Work instructions
Lines of the listing that contain "hold" need to be copied.

Entries supplied
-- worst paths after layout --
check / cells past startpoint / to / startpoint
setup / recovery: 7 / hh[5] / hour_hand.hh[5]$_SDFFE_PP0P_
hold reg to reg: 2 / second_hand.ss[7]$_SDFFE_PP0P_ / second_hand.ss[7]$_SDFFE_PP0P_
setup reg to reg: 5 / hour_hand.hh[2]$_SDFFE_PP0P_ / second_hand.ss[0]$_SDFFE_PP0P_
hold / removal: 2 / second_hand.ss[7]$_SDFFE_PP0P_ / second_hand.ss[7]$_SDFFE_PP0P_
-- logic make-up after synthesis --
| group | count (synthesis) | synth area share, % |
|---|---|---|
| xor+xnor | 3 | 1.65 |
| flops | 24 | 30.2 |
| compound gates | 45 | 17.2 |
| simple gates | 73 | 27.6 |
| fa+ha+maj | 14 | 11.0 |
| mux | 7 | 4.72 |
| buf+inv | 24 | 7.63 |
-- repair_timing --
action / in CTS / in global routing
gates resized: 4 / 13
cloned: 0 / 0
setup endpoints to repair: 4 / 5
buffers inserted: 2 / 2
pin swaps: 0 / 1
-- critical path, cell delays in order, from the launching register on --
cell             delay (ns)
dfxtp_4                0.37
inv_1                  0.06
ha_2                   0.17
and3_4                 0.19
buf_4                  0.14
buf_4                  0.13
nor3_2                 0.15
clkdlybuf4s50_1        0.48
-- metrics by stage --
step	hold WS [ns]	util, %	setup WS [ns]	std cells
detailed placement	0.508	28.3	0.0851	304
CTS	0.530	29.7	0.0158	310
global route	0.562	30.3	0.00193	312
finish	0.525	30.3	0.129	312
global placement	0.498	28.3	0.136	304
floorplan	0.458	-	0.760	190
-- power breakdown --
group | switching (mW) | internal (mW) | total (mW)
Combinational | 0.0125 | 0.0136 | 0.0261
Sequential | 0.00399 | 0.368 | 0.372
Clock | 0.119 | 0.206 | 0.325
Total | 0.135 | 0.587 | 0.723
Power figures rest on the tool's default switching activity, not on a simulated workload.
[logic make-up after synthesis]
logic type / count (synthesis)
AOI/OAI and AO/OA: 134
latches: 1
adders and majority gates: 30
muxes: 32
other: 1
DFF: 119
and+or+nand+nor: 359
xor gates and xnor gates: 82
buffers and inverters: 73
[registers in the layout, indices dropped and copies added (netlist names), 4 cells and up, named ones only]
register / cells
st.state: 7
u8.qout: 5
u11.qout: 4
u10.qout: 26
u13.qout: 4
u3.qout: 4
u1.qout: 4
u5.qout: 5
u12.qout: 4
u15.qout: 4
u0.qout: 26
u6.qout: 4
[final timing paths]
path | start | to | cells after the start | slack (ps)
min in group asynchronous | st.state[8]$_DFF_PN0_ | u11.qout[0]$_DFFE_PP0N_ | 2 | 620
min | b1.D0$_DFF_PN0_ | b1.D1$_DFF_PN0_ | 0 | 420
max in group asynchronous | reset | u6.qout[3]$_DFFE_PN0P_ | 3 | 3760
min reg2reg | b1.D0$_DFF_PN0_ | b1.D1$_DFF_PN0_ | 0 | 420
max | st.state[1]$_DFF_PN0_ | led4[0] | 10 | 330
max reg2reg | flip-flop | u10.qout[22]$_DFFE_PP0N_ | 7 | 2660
## flow/run.sh

```bash
#!/bin/bash
# OpenROAD 26Q1-2900-gdf79404cd8, Yosys 0.63+post, stock flow scripts
make -C /OpenROAD-flow-scripts/flow DESIGN_CONFIG=/design/flow/config.mk WORK_HOME=/design/flow/orfs finish
```

## flow/config.mk

```make
export PLATFORM = sky130hd
export DESIGN_NAME = claendar
export DESIGN_NICKNAME = claendar
export VERILOG_FILES = /design/flow/design.v
export SDC_FILE = /design/flow/constraint.sdc
export NUM_CORES = 4
export LEC_CHECK = 1
export CORE_AREA = 10 10 105 105
export DIE_AREA = 0 0 115 115
```

## flow/constraint.sdc

```tcl
current_design claendar

set clk_period 3.1
set clk_io_pct 0.2

create_clock -name clk0 -period $clk_period [get_ports {clk}]

set non_clock_inputs [all_inputs -no_clocks]
set_input_delay [expr $clk_period * $clk_io_pct] -clock clk0 $non_clock_inputs
set_output_delay [expr $clk_period * $clk_io_pct] -clock clk0 [all_outputs]
```
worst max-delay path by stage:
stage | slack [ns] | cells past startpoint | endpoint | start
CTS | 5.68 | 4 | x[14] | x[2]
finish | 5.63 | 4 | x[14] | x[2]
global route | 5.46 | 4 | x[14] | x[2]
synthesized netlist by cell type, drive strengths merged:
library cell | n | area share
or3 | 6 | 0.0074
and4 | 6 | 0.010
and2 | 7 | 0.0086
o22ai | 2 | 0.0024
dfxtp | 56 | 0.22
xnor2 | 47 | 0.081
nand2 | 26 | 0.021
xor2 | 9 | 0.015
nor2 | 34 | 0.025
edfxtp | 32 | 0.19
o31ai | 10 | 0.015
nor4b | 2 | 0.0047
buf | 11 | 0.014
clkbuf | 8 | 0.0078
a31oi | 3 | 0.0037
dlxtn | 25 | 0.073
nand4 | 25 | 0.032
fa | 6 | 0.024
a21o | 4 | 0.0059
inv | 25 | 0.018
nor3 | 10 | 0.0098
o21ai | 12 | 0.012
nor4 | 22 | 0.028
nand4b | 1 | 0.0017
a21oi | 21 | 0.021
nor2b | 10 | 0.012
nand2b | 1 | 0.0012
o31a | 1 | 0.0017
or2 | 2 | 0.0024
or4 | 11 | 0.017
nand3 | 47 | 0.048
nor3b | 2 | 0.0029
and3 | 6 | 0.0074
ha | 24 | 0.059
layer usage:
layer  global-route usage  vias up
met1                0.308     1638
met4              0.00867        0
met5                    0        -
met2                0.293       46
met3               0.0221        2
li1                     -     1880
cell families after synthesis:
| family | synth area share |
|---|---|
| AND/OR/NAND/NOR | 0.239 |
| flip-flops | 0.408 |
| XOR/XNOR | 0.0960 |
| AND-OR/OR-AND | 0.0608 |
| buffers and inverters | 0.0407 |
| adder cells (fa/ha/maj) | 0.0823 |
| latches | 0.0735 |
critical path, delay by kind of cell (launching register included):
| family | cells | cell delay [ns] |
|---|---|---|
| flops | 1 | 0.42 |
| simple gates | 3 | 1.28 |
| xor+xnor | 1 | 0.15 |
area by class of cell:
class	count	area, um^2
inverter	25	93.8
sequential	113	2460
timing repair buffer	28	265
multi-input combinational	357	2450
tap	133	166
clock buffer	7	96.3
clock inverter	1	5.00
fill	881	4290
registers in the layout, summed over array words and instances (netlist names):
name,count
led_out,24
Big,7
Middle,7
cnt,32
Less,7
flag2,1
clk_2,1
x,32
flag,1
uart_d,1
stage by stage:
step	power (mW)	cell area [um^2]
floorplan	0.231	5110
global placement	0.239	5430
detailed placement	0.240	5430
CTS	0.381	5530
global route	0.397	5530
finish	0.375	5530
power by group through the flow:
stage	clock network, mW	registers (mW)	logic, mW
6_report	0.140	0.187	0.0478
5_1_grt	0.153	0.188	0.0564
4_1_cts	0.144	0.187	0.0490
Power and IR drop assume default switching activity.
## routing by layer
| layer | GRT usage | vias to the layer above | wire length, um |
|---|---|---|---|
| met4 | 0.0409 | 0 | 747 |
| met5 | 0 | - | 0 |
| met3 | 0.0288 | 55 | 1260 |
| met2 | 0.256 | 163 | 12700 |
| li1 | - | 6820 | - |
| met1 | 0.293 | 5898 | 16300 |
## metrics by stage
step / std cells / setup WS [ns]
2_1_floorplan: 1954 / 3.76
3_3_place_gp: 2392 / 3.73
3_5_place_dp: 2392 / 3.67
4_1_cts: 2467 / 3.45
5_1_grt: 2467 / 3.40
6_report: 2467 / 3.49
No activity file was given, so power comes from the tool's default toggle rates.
==> run.sh <==
#!/bin/bash
# OpenROAD 26Q1-2900-gdf79404cd8, Yosys 0.63+post, stock flow scripts
make -C /OpenROAD-flow-scripts/flow DESIGN_CONFIG=/design/flow/config.mk WORK_HOME=/design/flow/orfs finish
==> config.mk <==
export PLATFORM = sky130hd
export DESIGN_NAME = cic
export DESIGN_NICKNAME = cic
export VERILOG_FILES = /design/flow/design.v
export SDC_FILE = /design/flow/constraint.sdc
export NUM_CORES = 4
export LEC_CHECK = 1
export CORE_UTILIZATION = 40
==> constraint.sdc <==
current_design cic

set clk_period 12.7
set clk_io_pct 0.2

create_clock -name clk0 -period $clk_period [get_ports {clk}]

set non_clock_inputs [all_inputs -no_clocks]
set_input_delay [expr $clk_period * $clk_io_pct] -clock clk0 $non_clock_inputs
set_output_delay [expr $clk_period * $clk_io_pct] -clock clk0 [all_outputs]
--- config.mk ---
export PLATFORM = sky130hd
export DESIGN_NAME = main
export DESIGN_NICKNAME = main
export VERILOG_FILES = /design/flow/design.v
export SDC_FILE = /design/flow/constraint.sdc
export NUM_CORES = 4
export LEC_CHECK = 1
export CORE_UTILIZATION = 50
--- design.v ---
module main (
    input wire clk,
    input wire nreset,
    input wire signed [11:0] x, 
    output reg signed [31:0] y 
);
parameter N = 15;
reg signed [15:0] coeffs [0:N-1];
initial begin
    coeffs[0] = 1;
    coeffs[1] = -2;
    coeffs[2] = 2;
    coeffs[3] = 18;
    coeffs[4] = -8;
    coeffs[5] = -62;
    coeffs[6] = 6;
    coeffs[7] = 90;
    coeffs[8] = 6;
    coeffs[9] = -62;
    coeffs[10] = -8;
    coeffs[11] = 18;
    coeffs[12] = 2;
    coeffs[13] = -2;
    coeffs[14] = 1;
end
integer i;
reg signed [31:0] delay_line [0:N-1]; 
initial begin
    for (i = 0; i < N; i = i + 1) begin
        delay_line[i] = 0;
    end
end
always @(posedge clk or negedge nreset) begin
    if (!nreset) begin
        for (i = 0; i < N; i = i + 1) begin
            delay_line[i] <= 0;
        end
        y <= 0;
    end else begin
        for (i = N-1; i > 0; i = i - 1) begin
            delay_line[i] = delay_line[i-1]; 
        end
        delay_line[0] = x;  
        y = 0;
        for (i = 0; i < N; i = i + 1) begin
            y = y + (delay_line[i] * coeffs[i]);
        end
    end
end
endmodule
==> flow/run.sh <==
#!/bin/bash
# OpenROAD 26Q1-2900-gdf79404cd8, Yosys 0.63+post, stock flow scripts
make -C /OpenROAD-flow-scripts/flow DESIGN_CONFIG=/design/flow/config.mk WORK_HOME=/design/flow/orfs finish
==> flow/config.mk <==
export PLATFORM = sky130hd
export DESIGN_NAME = CTRL_UNIT
export DESIGN_NICKNAME = CTRL_UNIT
export VERILOG_FILES = /design/flow/design.v
export SDC_FILE = /design/flow/constraint.sdc
export NUM_CORES = 4
export LEC_CHECK = 1
export CORE_AREA = 10 10 70 70
export DIE_AREA = 0 0 80 80
export SYNTH_HDL_FRONTEND = slang
==> flow/constraint.sdc <==
current_design CTRL_UNIT

set clk_period 2.0
set clk_io_pct 0.2

create_clock -name clk0 -period $clk_period

set non_clock_inputs [all_inputs -no_clocks]
set_input_delay [expr $clk_period * $clk_io_pct] -clock clk0 $non_clock_inputs
set_output_delay [expr $clk_period * $clk_io_pct] -clock clk0 [all_outputs]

Written reply
hold reg to reg: 2 / second_hand.ss[7]$_SDFFE_PP0P_ / second_hand.ss[7]$_SDFFE_PP0P_
hold / removal: 2 / second_hand.ss[7]$_SDFFE_PP0P_ / second_hand.ss[7]$_SDFFE_PP0P_
step	hold WS [ns]	util, %	setup WS [ns]	std cells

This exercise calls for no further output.